Crossgate AG
- Company type: Aktiengesellschaft
- Industry: B2B integration, B2B transaction network, automation of business process, supply chain management, e-Invoicing, Industry-specific knowledge (automotive, trade, consumer products, technology, pharmaceutical, chemical, process industry)
- Founded: Starnberg, Germany (2001)
- Fate: Acquired by SAP, September 20, 2011
- Headquarters: Munich, Germany
- Key people: Stefan Tittel, Founder and CEO
- Number of employees: 200 (Estimated, October 2009)
- Website: www.crossgate.com

= Crossgate AG =

Crossgate AG was a multinational company which had developed a network approach to B2B transactions allowing for data to be transferred regardless of EDI system or EDI map. Crossgate's network approach attracted a partnership and investment from SAP SE.

On September 20, 2011, SAP acquired Crossgate.

The company was headquartered in Munich, Germany with field offices in Berlin, Frankfurt am Main, Waldbronn, Cologne, and Walldorf. As well as the four sites in Germany, Crossgate is represented with subsidiary branches in Atlanta (Crossgate, Inc.), London (Crossgate UK Ltd), Milan (Crossgate Italia S.p.A.) and Paris (Crossgate s.a.r.l.). Crossgate AG operated as a subsidiary of Otto Wolff von Amerongen Group.

==History==
Crossgate AG was founded as Indatex SCI GmbH in 2001 by Stefan Tittel. In 2006 Indatex SCI GmbH changed its name to Crossgate AG. That same year, Dietmar Hopp's son, founder and major shareholder of SAP SE became financially involved and Crossgate's operations were expanded.

On 14 October 2008, SAP SE announced at SAP TechED 2008 Berlin. that it has made a strategic investment by taking a minority stake in Crossgate, a business-to-business (B2B) integration service provider. This follows several deployments of Crossgate's B2B 360° Services, which utilizes SAP to enable mulltienterprise B2B integration (which SAP calls "business network transformation"), one of the fundamental points of SAP's future strategy.
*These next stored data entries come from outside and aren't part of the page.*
**config.mk**
```make
export PLATFORM = sky130hd
export DESIGN_NAME = keyboard_scancode_decoder
export DESIGN_NICKNAME = d
export VERILOG_FILES = /design/src/rtl/kbd_pkg.sv /design/src/rtl/kbd_rom.sv /design/src/rtl/kbd_flags.sv /design/src/rtl/keyboard_scancode_decoder.sv
export SDC_FILE = /design/constraint.sdc
export NUM_CORES = 1
export LEC_CHECK = 0
export BUFFER_PORTS_ARGS = -buffer_cell sky130_fd_sc_hd__buf_2
export CAP_MARGIN = 40
export CORE_ASPECT_RATIO = 2
export CORE_MARGIN = 3
export CORE_UTILIZATION = 64
export DETAILED_ROUTE_END_ITERATION = 6
export PLACE_DENSITY_LB_ADDON = 0.08
export SLEW_MARGIN = 20
export SYNTH_ARGS = -nofsm -noshare
export SYNTH_HDL_FRONTEND = slang
export SYNTH_HIERARCHICAL = 1
export SYNTH_SLANG_ARGS = --single-unit
```
**constraint.sdc**
```tcl
create_clock -name clk -period 5.8 [get_ports clk]
set_input_delay 0.58 -clock clk [delete_from_list [all_inputs] [get_ports clk]]
set_output_delay 0.58 -clock clk [all_outputs]
set_load 0.01 [all_outputs]
```
**src/rtl/kbd_pkg.sv**
```systemverilog
// Shared types, scancode constants and US layout tables for the scancode decoder.
`default_nettype none

package kbd_pkg;

  localparam logic [7:0] SC_PREFIX = 8'hE0;
  localparam logic [6:0] SC_LSHIFT = 7'h2A;
  localparam logic [6:0] SC_RSHIFT = 7'h36;
  localparam logic [6:0] SC_CTRL   = 7'h1D;
  localparam logic [6:0] SC_CAPS   = 7'h3A;
  localparam logic [6:0] CASE_OFFSET = 7'd32;
  localparam logic [6:0] CHAR_LOWER_A = 7'h61;
  localparam logic [6:0] CHAR_LOWER_Z = 7'h7A;

  typedef struct packed {
    logic shift;
    logic ctrl;
    logic caps;
    logic prefix;
  } flags_t;

  // Decoded outcome of one accepted word, with the modifier snapshot.
  typedef struct packed {
    logic emit;
    logic ext;
    logic ctrl;
    logic shift;
    logic caps;
  } key_event_t;

  function automatic logic [6:0] plain_char(input logic [6:0] code);
    logic [6:0] c;
    c = 7'h00;
    case (code)
      7'd1:  c = 7'h1B; 7'd2:  c = 7'h31; 7'd3:  c = 7'h32; 7'd4:  c = 7'h33;
      7'd5:  c = 7'h34; 7'd6:  c = 7'h35; 7'd7:  c = 7'h36; 7'd8:  c = 7'h37;
      7'd9:  c = 7'h38; 7'd10: c = 7'h39; 7'd11: c = 7'h30; 7'd12: c = 7'h2D;
      7'd13: c = 7'h3D; 7'd14: c = 7'h08; 7'd15: c = 7'h09; 7'd16: c = 7'h71;
      7'd17: c = 7'h77; 7'd18: c = 7'h65; 7'd19: c = 7'h72; 7'd20: c = 7'h74;
      7'd21: c = 7'h79; 7'd22: c = 7'h75; 7'd23: c = 7'h69; 7'd24: c = 7'h6F;
      7'd25: c = 7'h70; 7'd26: c = 7'h5B; 7'd27: c = 7'h5D; 7'd28: c = 7'h0A;
      7'd30: c = 7'h61; 7'd31: c = 7'h73; 7'd32: c = 7'h64; 7'd33: c = 7'h66;
      7'd34: c = 7'h67; 7'd35: c = 7'h68; 7'd36: c = 7'h6A; 7'd37: c = 7'h6B;
      7'd38: c = 7'h6C; 7'd39: c = 7'h3B; 7'd40: c = 7'h27; 7'd41: c = 7'h60;
      7'd43: c = 7'h5C; 7'd44: c = 7'h7A; 7'd45: c = 7'h78; 7'd46: c = 7'h63;
      7'd47: c = 7'h76; 7'd48: c = 7'h62; 7'd49: c = 7'h6E; 7'd50: c = 7'h6D;
      7'd51: c = 7'h2C; 7'd52: c = 7'h2E; 7'd53: c = 7'h2F; 7'd55: c = 7'h2A;
      7'd57: c = 7'h20;
      default: c = 7'h00;
    endcase
    return c;
  endfunction

  function automatic logic [6:0] shifted_char(input logic [6:0] code);
    logic [6:0] c;
    c = 7'h00;
    case (code)
      7'd1:  c = 7'h1B; 7'd2:  c = 7'h21; 7'd3:  c = 7'h40; 7'd4:  c = 7'h23;
      7'd5:  c = 7'h24; 7'd6:  c = 7'h25; 7'd7:  c = 7'h5E; 7'd8:  c = 7'h26;
      7'd9:  c = 7'h2A; 7'd10: c = 7'h28; 7'd11: c = 7'h29; 7'd12: c = 7'h5F;
      7'd13: c = 7'h2B; 7'd14: c = 7'h08; 7'd15: c = 7'h09; 7'd16: c = 7'h51;
      7'd17: c = 7'h57; 7'd18: c = 7'h45; 7'd19: c = 7'h52; 7'd20: c = 7'h54;
      7'd21: c = 7'h59; 7'd22: c = 7'h55; 7'd23: c = 7'h49; 7'd24: c = 7'h4F;
      7'd25: c = 7'h50; 7'd26: c = 7'h7B; 7'd27: c = 7'h7D; 7'd28: c = 7'h0A;
      7'd30: c = 7'h41; 7'd31: c = 7'h53; 7'd32: c = 7'h44; 7'd33: c = 7'h46;
      7'd34: c = 7'h47; 7'd35: c = 7'h48; 7'd36: c = 7'h4A; 7'd37: c = 7'h4B;
      7'd38: c = 7'h4C; 7'd39: c = 7'h3A; 7'd40: c = 7'h22; 7'd41: c = 7'h7E;
      7'd43: c = 7'h7C; 7'd44: c = 7'h5A; 7'd45: c = 7'h58; 7'd46: c = 7'h43;
      7'd47: c = 7'h56; 7'd48: c = 7'h42; 7'd49: c = 7'h4E; 7'd50: c = 7'h4D;
      7'd51: c = 7'h3C; 7'd52: c = 7'h3E; 7'd53: c = 7'h3F; 7'd55: c = 7'h2A;
      7'd57: c = 7'h20;
      default: c = 7'h00;
    endcase
    return c;
  endfunction

endpackage

`default_nettype wire

```
**src/rtl/kbd_rom.sv**
```systemverilog
// Layout table memory with a registered read port for plain and shifted characters.
`default_nettype none

module kbd_rom (
  input  wire logic       clk,
  input  wire logic       rd_en,
  input  wire logic [6:0] rd_addr,
  output logic      [6:0] plain_data,
  output logic      [6:0] shifted_data
);

  logic [13:0] rd_word;

  always_ff @(posedge clk) begin
    if (rd_en) begin
      rd_word <= {kbd_pkg::shifted_char(rd_addr), kbd_pkg::plain_char(rd_addr)};
    end
  end

  assign plain_data   = rd_word[6:0];
  assign shifted_data = rd_word[13:7];

endmodule

`default_nettype wire

```
**src/rtl/kbd_flags.sv**
```systemverilog
// Modifier flag word: decodes each accepted byte and updates shift, ctrl, caps and prefix.
`default_nettype none

module kbd_flags (
  input  wire logic               clk,
  input  wire logic               rst,
  input  wire logic               accept,
  input  wire logic [7:0]         scan_code,
  output kbd_pkg::key_event_t     key_event
);

  kbd_pkg::flags_t flags;
  kbd_pkg::flags_t flags_next;
  logic [6:0]      base;

  assign base = scan_code[6:0];

  always_comb begin
    flags_next      = flags;
    key_event       = '0;
    key_event.ext   = flags.prefix;
    key_event.ctrl  = flags.ctrl;
    key_event.shift = flags.shift;
    key_event.caps  = flags.caps;
    if (scan_code == kbd_pkg::SC_PREFIX) begin
      flags_next.prefix = 1'b1;
    end else if (scan_code[7]) begin
      // Release words only drop modifiers and the pending prefix.
      flags_next.prefix = 1'b0;
      case (base) inside
        kbd_pkg::SC_LSHIFT, kbd_pkg::SC_RSHIFT: flags_next.shift = 1'b0;
        kbd_pkg::SC_CTRL:                       flags_next.ctrl  = 1'b0;
        default: ;
      endcase
    end else begin
      flags_next.prefix = 1'b0;
      case (base) inside
        kbd_pkg::SC_LSHIFT, kbd_pkg::SC_RSHIFT: flags_next.shift = 1'b1;
        kbd_pkg::SC_CTRL:                       flags_next.ctrl  = 1'b1;
        kbd_pkg::SC_CAPS:                       flags_next.caps  = ~flags.caps;
        default:                                key_event.emit   = 1'b1;
      endcase
    end
  end

  always_ff @(posedge clk) begin
    if (rst) begin
      flags <= '0;
    end else if (accept) begin
      flags <= flags_next;
    end
  end

endmodule

`default_nettype wire

```
**src/rtl/keyboard_scancode_decoder.sv**
```systemverilog
// Top level of the set 1 scancode to key event decoder.
`default_nettype none

// Takes one scancode set 1 byte per cycle and turns key presses into key events with a
// US layout character, the extended flag and the ctrl and shift state at the time of the
// press. Prefix, release, shift, ctrl and caps lock bytes update the modifier flags and
// give no event. A byte is taken every cycle while the output side keeps up; an event
// passes through the registered read of the layout table memory and then the output
// register. The modifier flags update in the cycle a byte is taken, so back-to-back
// bytes see each other's effect without a bubble.
module keyboard_scancode_decoder (
  input  wire logic       clk,
  input  wire logic       rst,
  input  wire logic       in_valid,
  output logic            in_stall,
  input  wire logic [7:0] scan_code,
  output logic            out_valid,
  input  wire logic       out_stall,
  output logic      [6:0] key_code,
  output logic      [6:0] ascii_char,
  output logic            extended_key,
  output logic            ctrl_active,
  output logic            shift_active
);

  kbd_pkg::key_event_t key_event;
  kbd_pkg::key_event_t s1_event;
  logic       accept;
  logic       s1_valid;
  logic       s1_adv;
  logic [6:0] s1_code;
  logic [6:0] plain_data;
  logic [6:0] shifted_data;
  logic [6:0] table_char;
  logic [6:0] char_next;

  assign s1_adv   = !out_valid || !out_stall;
  assign in_stall = rst || (s1_valid && !s1_adv);
  assign accept   = in_valid && !in_stall;

  kbd_flags u_flags (
    .clk       (clk),
    .rst       (rst),
    .accept    (accept),
    .scan_code (scan_code),
    .key_event (key_event)
  );

  kbd_rom u_rom (
    .clk          (clk),
    .rd_en        (accept),
    .rd_addr      (scan_code[6:0]),
    .plain_data   (plain_data),
    .shifted_data (shifted_data)
  );

  always_ff @(posedge clk) begin
    if (rst) begin
      s1_valid <= 1'b0;
    end else if (accept) begin
      s1_valid <= key_event.emit;
    end else if (s1_adv) begin
      s1_valid <= 1'b0;
    end
  end

  always_ff @(posedge clk) begin
    if (accept) begin
      s1_code  <= scan_code[6:0];
      s1_event <= key_event;
    end
  end

  // Caps lock raises letters only while shift is up; extended keys carry no character.
  always_comb begin
    table_char = s1_event.shift ? shifted_data : plain_data;
    char_next  = table_char;
    if (s1_event.caps && !s1_event.shift && table_char >= kbd_pkg::CHAR_LOWER_A
        && table_char <= kbd_pkg::CHAR_LOWER_Z) begin
      char_next = table_char - kbd_pkg::CASE_OFFSET;
    end
    if (s1_event.ext) begin
      char_next = 7'h00;
    end
  end

  always_ff @(posedge clk) begin
    if (rst) begin
      out_valid <= 1'b0;
    end else if (s1_adv) begin
      out_valid <= s1_valid;
    end
  end

  always_ff @(posedge clk) begin
    if (s1_valid && s1_adv) begin
      key_code     <= s1_code;
      ascii_char   <= char_next;
      extended_key <= s1_event.ext;
      ctrl_active  <= s1_event.ctrl;
      shift_active <= s1_event.shift;
    end
  end

endmodule

`default_nettype wire

```
# Word-level counts from Yosys, hierarchy flattened
# Memories as Yosys holds them, arrays and structs flattened. A register that Yosys moved wholly into a read port is not among the register bits.
# Index checks and enable logic that the tools add are counted.
# totals
register_bits	34
romBits	896
in_bits	12
n_memories	2
# mem_list
memory	words	word_bits	rd	rd_ports_with_merged_regs	write_ports	line	source
(no name shown)	64	7	1	1	0	kbd_pkg.sv:57	case (code)
(no name shown)	64	7	1	1	0	kbd_pkg.sv:34	case (code)
# op_classes
addsub	1
magnitude_cmp	2
eq_ne	5
n_mux	17
bitwise	5
reduce_logical	18
# op_table
operator	n
$eq 7x6->1 const B	3
$mux 1	14
$mux 7	2
$eq 8x8->1 const B	1
$eq 7x5->1 const B	1
$ge 7x7->1 const B	1
$le 7x7->1 const B	1
$sub 7x6->7 const B	1
$logic_and 1x1->1	6
$reduce_and 6->1	1
$logic_not 1->1	5
$not 1->1	5
$reduce_and 4->1	1
$reduce_and 3->1	1
$logic_or 1x1->1	2
$mux 2	1
$reduce_bool 2->1	1
$reduce_or 2->1	1

# Depth between registers and ports, before layout
# logic_depth
ltp_word	8
depth_mapped	8
depth_no_buf	6

# Hierarchy
# Netlist, hierarchy kept.
# by_module_without_submodules
mod	n_inst	cells_each	area_per_inst_um2	seq_area_each_um2
kbd_rom	1	185	1612.8	420.4
keyboard_scancode_decoder	1	76	1187.4	880.8
kbd_flags	1	28	266.5	80.1

# Worst setup path before layout
# No wires, ideal clock.
# synth_timing
path_kind	input -> register
from	input out_stall
to	register u_flags.flags (netlist bit u_flags/key_event[0])
arrival_ns	2.790
required_time_ns	5.730
slack_ns	2.941
cell_stages	6
n_path_buf	0
path_cell_list	nand3_1 nand2b_1 nor2_1 nand4_1 or4_1 a21oi_1
# synth_via
elab_chain_cells	8
# synth_lines
element	line	source
from (decl)	keyboard_scancode_decoder.sv:18	input wire logic out_stall,
$logic_not 1->1	keyboard_scancode_decoder.sv:37	assign s1_adv = !out_valid || !out_stall;
$logic_or 1x1->1	keyboard_scancode_decoder.sv:37	
$logic_not 1->1	keyboard_scancode_decoder.sv:38	assign in_stall = rst || (s1_valid && !s1_adv);
$logic_and 1x1->1	keyboard_scancode_decoder.sv:38	
$logic_or 1x1->1	keyboard_scancode_decoder.sv:38	
net in_stall	keyboard_scancode_decoder.sv:15	output logic in_stall,
$logic_not 1->1	keyboard_scancode_decoder.sv:39	assign accept = in_valid && !in_stall;
$logic_and 1x1->1	keyboard_scancode_decoder.sv:39	
net accept	keyboard_scancode_decoder.sv:28	logic accept;
$reduce_and 6->1 (no line)	--	
to (signal assigned)	kbd_flags.sv:50	flags <= flags_next;
to (decl)	kbd_flags.sv:12	kbd_pkg::flags_t flags;
# The timed path passes the listed nets, and every way through them passes these cells.
# A chain may end at the register's enable or synchronous reset.

# Worst setup path in the final report
# layout_timing
from	register s1_event[1] (netlist bit)
to	register ascii_char[5], data pin
# layout_via
elab_chain_cells	5
# layout_lines
element	line	source
from (decl)	keyboard_scancode_decoder.sv:27	kbd_pkg::key_event_t s1_event;
from (signal assigned)	keyboard_scancode_decoder.sv:70	s1_event <= key_event;
$mux 7 or $logic_not 1->1 (tied branches)	keyboard_scancode_decoder.sv:76, keyboard_scancode_decoder.sv:78	
$ge 7x7->1 or $logic_and 1x1->1 (tied branches)	keyboard_scancode_decoder.sv:78	if (s1_event.caps && !s1_event.shift && table_char >= kbd_pkg::CHAR_LOWER_A
$logic_and 1x1->1	keyboard_scancode_decoder.sv:78	
$logic_and 1x1->1	keyboard_scancode_decoder.sv:79	&& table_char <= kbd_pkg::CHAR_LOWER_Z) begin
$mux 7 *	keyboard_scancode_decoder.sv:78	
to (signal assigned)	keyboard_scancode_decoder.sv:98	ascii_char <= char_next;
to (decl)	keyboard_scancode_decoder.sv:20	output logic [6:0] ascii_char,
# Every way passes the cells marked *; elsewhere a longest branch is shown, timed or not.

==> impl_metrics.toml <==
[power]
swShare = 0.248
peakVddDrop_mv = 0.157
combPwrFrac = 0.158
power_frac_clock = 0.349
p_per_area_nw_per_um2 = 241
power_frac_seq = 0.493
leakagePower_uw = 0.00128
p_sw_uw = 200
internal-power_uw = 607

[die]
die_w_microns = 54.9
dieArea_sq_um = 5710
die_h_microns = 104
rows = 35
core-area_sq_um = 4600
initial_core_util = 0.667
ios = 31

[sta]
finalCritPeriodShare = 0.434
timing_hold_violations_final = 0
min_period_ps = 2520
setup_viol = 0
skew_ps = 6.21
timing.fmax_mhz = 397
relSlewSlack = 0.525
tightestPinTransition_ps = 712
drv_slew = 0
rsz0062_at_grt = "false"
tns_ps = 0

[clock_tree]
insertion_delay_ps = 300
cts_tree = "built"
htreeDepth = 2
cts-root-buf = "clkbuf_8"
hold_buffers = 0
post_cts_buffers = 0
post_cts_resized = 0
clockBufferDepth = 2
numCtsBuffers = 5
clkTransAtPathRegs_ps = 90
cts.sinks = 48

[synthesis]
syn_area_sq_um = 3070
ys.flop_type = "edfxtp_1"
ys_seq_elements = 48
synth_area_per_cell_sq_um = 10.6
yosysSeqAreaShare = 0.450
yosys_warnings = 6
synthArstFlopShare = 0
syn-num-nets = 316
ys_types = 67
synthCells = 289
synth_edf_count = 42

[setup_path]
critPathCaptureType = "flip-flop"
crit_path_max_incr_delay_ps = 640
cp_slowest_cell = "edfxtp_1"
critical_path_class = "reg2reg"
crit_path_cell_trace = "or4_1, o22ai_2, a21oi_1, a311oi_2, mux2_1"
critPathLaunchType = "flip-flop"
crit_buf_inv = 0
cp_data_required_time_ps = 5850
crit_family = "flip-flops"
crit_path_max_fanout = 15
cp.arrival_ps = 2560

[cells_and_area]
diodes = 0
syn_to_final_growth_pct = 9.10
fin_nets = 339
design_area_sq_um = 3350
final_common_cell = "edfxtp_1"
utilization = 0.728
fill_cells = 353
mostFrequentLayoutCells = "edfxtp_1 (42), buf_2 (30), nor2_1 (22)"
layout-drive-gt1-share = 0.188

[global_routing]
grt_max_degree = 54
grt_use_total = 0.330
overflow = 0
antenna_found_initial = 0
grt_pass1_wl_mm = 13.5
grt_pass1_vias = 2583

[run_status]
status = "complete, no violations"

[placed_design]
gp_congestion = 0.958
io_buffers = 30
dp_hpwl_mm = 6.07
placed_area_sq_um = 3190

[route]
post_drt_wl_per_cell_microns = 23.0
routed_wl_mm = 8.45
drt_iter0_markers = 122
ant_nets = 0
vias = 2584
avgViaCountPerCell = 7.02
drc = 0
firstDrtPassIters = 5

[min_path]
hold_path_class = "reg2reg"

[job]
drv_cap = 0
-- kinds of logic (layout without fill, tap and decap cells) --
group | count (synthesis) | after routing | synth area share
mux | 17 | 17 | 0.0596
simple gates | 99 | 99 | 0.186
flops | 48 | 48 | 0.450
fa+ha+maj | 15 | 15 | 0.0612
buf+inv | 29 | 53 | 0.0506
compound gates | 81 | 81 | 0.192
-- power by group through the flow --
stage	Sequential, uW	Combinational, uW	Clock, uW
2_1_floorplan	403	86.1	0
3_3_place_gp	404	120	0
3_5_place_dp	405	122	0
4_1_cts	397	123	284
5_1_grt	399	138	295
6_report	398	128	282
-- routing by layer --
layer  vias up  wire length [microns]  track usage  share of wire
met5         -                      0            0              0
met4         0                    547        0.191          0.065
met3        38                    441       0.0316          0.052
met2       141                   4680        0.572           0.55
met1      1254                   2770        0.360           0.33
li1       1151                      -            -              -
-- synthesized netlist by cell type, types with 7 or more instances --
library cell,number,share of area
edfxtp_1,42,0.41
nor2_1,23,0.028
a21oi_1,21,0.034
nand2_1,17,0.021
ha_1,15,0.061
o21ai_0,14,0.023
inv_1,12,0.015
mux2i_1,10,0.033
nand2b_1,10,0.020
nor3_1,10,0.016
buf_2,7,0.011
-- cell type report --
cell class / count / area [sq um] / share of cell area
multi-input combinational: 212 / 1530 / 0.458
timing repair buffer: 33 / 185 / 0.0553
clock buffer: 6 / 72.6 / 0.0217
clock inverter: 2 / 60.1 / 0.0180
tap: 55 / 68.8 / 0.0206
sequential: 48 / 1380 / 0.413
inverter: 12 / 45.0 / 0.0135
-- stage by stage --
stage	power [uW]	instances	hold WS [ps]	worst slack [ps]
2_1_floorplan	490	289	400	2940
3_3_place_gp	524	359	403	3110
3_5_place_dp	528	359	408	3040
4_1_cts	805	367	433	3280
5_1_grt	833	368	446	3170
6_report	807	368	434	3280
-- sequential cells by signal (all words and copies together), names as in the netlist --
signal	cells
extended_key	1
ctrl_active	1
out_valid	1
s1_event	4
key_code	7
u_flags/key_event	4
s1_valid	1
ascii_char	7
shift_active	1
u_rom/rd_word	14
s1_code	7
-- worst paths after layout --
check,start,end,slack [ps],cells after the start
worst min register to register,s1_code[6]$_DFFE_PP_,key_code[6]$_DFFE_PP_,430,0
worst max-delay path,s1_event[1]$_DFFE_PP_,ascii_char[5]$_SDFFCE_PP0P_,3280,5
worst max register to register,s1_event[1]$_DFFE_PP_,ascii_char[5]$_SDFFCE_PP0P_,3280,5
worst min-delay path,s1_code[6]$_DFFE_PP_,key_code[6]$_DFFE_PP_,430,0
-- worst reg2reg max path, delay by kind of cell, from the launching register on --
family             cells  cell delay, ps
muxes                  1             380
and+or+nand+nor        1             620
AOI/OAI and AO/OA      3             620
DFF                    1             640
No activity file was read; power rests on OpenSTA's default activity.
Financial details have not been disclosed but a SAP Executive Board Member has joined the Crossgate Supervisory Board.

On September 20, 2011, SAP acquired Crossgate for a three-digit million amount.

==Shareholders==
The main shareholders of Crossgate AG were the SAP founder's family Dietmar Hopp's son, Otto Wolff von Amerongen and the Al-Jomaih Investment Group.

==Acquisitions==
March 2, 2010 SAP Finally Makes a Decisive Move in the B2B Market

On 7 November 2006, Crossgate announced that it has acquired a majority interest in B&N Software, a developer of software components to support multienterprise process integration including M@gic EDDY.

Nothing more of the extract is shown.